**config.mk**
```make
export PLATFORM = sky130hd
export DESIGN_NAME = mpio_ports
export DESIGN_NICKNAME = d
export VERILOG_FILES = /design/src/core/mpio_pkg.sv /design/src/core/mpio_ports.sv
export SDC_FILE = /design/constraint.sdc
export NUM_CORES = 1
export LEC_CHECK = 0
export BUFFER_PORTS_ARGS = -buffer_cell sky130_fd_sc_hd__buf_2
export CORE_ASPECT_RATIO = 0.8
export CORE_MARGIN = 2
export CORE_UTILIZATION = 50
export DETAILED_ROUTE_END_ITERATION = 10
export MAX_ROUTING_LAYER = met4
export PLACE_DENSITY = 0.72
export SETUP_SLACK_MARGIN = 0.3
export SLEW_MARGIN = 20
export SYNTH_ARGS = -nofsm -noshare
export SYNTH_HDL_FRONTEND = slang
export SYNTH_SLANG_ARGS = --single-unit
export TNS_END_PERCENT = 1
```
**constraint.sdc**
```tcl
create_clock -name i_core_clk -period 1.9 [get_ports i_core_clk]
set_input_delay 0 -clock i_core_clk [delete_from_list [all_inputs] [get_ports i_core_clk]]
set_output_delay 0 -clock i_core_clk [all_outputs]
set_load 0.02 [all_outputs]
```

□ □ □ □

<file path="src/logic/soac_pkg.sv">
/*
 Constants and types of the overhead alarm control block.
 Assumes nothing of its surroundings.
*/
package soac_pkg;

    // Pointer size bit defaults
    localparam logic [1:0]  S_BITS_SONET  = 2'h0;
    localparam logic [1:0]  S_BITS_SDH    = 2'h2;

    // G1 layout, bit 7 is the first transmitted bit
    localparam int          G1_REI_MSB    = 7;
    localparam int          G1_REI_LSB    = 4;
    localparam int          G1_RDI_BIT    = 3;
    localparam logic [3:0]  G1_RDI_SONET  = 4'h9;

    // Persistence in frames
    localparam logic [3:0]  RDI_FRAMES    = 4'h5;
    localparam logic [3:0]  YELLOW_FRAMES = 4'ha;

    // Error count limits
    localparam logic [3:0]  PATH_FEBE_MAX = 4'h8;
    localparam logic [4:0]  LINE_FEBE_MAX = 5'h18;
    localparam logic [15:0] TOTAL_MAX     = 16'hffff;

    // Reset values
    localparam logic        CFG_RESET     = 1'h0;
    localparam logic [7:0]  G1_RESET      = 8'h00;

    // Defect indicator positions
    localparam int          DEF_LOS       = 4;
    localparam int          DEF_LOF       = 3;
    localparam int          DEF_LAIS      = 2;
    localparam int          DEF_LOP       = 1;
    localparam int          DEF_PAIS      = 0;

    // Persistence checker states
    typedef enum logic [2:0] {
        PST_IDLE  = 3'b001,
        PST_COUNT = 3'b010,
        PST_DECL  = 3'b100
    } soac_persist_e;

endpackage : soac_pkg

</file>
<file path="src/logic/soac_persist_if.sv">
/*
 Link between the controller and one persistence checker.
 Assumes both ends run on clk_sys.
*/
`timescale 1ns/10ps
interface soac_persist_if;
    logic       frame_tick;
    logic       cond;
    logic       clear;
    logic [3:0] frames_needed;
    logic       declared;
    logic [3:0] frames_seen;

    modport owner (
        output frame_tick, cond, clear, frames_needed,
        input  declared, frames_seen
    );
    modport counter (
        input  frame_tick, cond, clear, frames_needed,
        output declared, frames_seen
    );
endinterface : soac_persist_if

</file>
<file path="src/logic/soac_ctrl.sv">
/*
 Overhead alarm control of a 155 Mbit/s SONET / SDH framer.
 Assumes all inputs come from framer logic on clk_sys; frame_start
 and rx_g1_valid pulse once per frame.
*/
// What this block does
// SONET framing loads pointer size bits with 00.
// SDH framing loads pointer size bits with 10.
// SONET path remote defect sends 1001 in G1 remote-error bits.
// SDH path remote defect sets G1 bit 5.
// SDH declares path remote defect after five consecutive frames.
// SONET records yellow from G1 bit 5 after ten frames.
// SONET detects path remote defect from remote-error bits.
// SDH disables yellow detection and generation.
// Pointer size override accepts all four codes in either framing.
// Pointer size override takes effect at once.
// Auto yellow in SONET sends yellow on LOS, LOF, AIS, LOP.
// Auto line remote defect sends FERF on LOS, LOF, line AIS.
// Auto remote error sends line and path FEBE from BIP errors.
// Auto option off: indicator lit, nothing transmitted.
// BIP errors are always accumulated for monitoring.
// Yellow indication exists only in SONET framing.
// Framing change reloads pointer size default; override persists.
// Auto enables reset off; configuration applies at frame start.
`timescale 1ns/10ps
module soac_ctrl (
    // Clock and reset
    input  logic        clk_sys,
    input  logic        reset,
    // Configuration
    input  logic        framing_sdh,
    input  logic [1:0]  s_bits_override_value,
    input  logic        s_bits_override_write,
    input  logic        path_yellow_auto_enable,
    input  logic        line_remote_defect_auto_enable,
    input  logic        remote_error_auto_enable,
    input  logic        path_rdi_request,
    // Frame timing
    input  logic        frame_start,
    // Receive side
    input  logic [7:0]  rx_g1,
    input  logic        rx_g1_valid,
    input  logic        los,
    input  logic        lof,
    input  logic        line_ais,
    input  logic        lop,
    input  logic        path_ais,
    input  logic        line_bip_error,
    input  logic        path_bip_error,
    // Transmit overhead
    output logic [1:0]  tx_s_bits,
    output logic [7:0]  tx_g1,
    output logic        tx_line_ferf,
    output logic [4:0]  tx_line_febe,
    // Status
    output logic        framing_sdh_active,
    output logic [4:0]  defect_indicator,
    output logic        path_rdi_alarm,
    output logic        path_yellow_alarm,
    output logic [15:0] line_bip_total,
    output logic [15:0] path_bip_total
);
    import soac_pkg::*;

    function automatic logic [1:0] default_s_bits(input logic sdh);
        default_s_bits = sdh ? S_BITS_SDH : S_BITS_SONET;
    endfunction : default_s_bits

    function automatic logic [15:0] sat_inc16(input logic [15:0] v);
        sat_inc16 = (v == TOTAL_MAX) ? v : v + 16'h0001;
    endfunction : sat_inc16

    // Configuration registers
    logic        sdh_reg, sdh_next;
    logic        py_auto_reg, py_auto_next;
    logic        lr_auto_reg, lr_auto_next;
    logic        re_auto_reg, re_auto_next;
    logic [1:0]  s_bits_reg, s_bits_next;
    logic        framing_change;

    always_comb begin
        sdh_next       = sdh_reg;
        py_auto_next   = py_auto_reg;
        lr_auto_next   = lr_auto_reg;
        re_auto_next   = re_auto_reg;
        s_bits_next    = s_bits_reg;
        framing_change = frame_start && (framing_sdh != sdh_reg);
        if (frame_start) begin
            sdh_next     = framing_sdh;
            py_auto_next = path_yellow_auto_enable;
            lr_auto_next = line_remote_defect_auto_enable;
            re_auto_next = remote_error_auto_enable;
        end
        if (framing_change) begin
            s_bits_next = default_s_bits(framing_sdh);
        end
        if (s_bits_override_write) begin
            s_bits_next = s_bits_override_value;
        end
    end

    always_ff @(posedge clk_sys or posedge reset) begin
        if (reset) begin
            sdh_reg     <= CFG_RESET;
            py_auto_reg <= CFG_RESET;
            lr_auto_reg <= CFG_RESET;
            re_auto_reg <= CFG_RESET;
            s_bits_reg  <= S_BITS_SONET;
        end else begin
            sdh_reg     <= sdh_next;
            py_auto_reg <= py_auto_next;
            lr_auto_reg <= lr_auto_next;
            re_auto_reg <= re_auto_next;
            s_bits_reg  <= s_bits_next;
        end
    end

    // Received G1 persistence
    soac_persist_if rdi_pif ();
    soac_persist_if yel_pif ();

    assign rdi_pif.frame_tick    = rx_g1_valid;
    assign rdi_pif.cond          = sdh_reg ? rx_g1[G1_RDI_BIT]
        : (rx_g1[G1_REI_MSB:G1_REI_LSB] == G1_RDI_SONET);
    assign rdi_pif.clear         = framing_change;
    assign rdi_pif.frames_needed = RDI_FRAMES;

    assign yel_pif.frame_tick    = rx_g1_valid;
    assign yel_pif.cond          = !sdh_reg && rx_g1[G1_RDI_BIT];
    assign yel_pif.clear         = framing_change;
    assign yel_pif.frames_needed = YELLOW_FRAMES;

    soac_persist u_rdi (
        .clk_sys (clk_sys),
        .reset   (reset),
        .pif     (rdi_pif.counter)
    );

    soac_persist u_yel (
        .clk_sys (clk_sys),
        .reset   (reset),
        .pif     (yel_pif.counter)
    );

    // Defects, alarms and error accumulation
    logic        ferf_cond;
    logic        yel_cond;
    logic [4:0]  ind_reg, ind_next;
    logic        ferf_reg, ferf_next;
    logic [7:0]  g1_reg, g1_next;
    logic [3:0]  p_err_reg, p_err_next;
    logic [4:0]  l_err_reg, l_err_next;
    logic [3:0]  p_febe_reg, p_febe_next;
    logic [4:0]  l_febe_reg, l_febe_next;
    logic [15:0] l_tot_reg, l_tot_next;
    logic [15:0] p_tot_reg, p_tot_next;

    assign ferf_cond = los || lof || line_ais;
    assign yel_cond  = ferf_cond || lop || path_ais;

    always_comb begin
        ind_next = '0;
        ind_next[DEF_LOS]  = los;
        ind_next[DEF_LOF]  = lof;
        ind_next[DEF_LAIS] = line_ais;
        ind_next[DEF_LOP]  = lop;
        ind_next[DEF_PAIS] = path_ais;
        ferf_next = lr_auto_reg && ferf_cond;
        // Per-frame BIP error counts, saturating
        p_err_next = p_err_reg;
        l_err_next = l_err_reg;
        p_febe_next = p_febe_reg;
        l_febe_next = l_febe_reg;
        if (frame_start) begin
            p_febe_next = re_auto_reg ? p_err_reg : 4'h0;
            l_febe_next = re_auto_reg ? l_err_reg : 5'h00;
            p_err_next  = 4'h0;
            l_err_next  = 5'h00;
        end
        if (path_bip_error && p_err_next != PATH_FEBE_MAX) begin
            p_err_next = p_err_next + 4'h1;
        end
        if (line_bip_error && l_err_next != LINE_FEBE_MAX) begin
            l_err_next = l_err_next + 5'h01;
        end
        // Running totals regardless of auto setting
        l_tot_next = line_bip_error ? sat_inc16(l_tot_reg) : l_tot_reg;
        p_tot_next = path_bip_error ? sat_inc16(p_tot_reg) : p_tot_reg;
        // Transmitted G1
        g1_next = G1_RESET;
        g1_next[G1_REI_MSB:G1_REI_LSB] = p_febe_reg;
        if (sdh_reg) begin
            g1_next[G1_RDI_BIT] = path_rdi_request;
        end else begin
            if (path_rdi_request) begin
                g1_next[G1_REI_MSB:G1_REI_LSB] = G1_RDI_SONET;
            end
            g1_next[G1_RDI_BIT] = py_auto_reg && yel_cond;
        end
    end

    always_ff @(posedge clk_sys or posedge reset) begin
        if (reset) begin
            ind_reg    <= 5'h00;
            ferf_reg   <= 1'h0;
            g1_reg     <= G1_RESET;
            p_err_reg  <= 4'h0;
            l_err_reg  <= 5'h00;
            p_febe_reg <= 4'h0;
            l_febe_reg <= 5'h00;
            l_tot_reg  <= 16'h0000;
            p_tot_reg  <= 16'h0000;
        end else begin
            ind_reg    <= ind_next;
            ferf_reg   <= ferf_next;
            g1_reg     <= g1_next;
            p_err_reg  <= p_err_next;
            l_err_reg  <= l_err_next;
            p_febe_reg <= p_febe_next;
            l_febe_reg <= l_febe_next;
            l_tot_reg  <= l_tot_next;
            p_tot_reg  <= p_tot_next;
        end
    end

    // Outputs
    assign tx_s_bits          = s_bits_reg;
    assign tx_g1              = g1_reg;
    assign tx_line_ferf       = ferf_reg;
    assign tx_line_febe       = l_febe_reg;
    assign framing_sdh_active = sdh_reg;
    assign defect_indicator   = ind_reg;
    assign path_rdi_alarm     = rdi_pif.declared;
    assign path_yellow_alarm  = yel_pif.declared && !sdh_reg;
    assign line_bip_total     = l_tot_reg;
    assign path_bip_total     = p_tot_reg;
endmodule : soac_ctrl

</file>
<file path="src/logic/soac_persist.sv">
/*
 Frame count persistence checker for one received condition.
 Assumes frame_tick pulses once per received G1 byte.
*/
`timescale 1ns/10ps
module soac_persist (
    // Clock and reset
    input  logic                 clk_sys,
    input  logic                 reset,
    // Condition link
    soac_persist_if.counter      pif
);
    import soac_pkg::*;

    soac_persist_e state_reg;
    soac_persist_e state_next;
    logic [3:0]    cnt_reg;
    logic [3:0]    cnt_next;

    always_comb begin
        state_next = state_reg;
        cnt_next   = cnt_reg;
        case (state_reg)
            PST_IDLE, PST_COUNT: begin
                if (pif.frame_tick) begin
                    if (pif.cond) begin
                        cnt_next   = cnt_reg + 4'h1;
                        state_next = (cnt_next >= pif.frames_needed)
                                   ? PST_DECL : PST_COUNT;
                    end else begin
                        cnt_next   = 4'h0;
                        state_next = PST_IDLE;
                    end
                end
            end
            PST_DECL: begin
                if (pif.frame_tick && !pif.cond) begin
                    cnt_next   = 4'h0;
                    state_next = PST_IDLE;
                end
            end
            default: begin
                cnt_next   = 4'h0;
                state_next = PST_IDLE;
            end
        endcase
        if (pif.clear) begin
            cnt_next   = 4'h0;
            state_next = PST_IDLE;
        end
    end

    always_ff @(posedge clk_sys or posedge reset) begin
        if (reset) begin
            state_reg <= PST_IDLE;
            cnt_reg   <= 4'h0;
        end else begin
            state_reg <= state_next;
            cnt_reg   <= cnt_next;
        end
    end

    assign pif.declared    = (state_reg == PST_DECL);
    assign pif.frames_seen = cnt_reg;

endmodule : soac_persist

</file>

□ □ □ □

• [Brief] Set out every line from the material that contains the string "with".

• [Answer below]
// SONET framing loads pointer size bits with 00.
// SDH framing loads pointer size bits with 10.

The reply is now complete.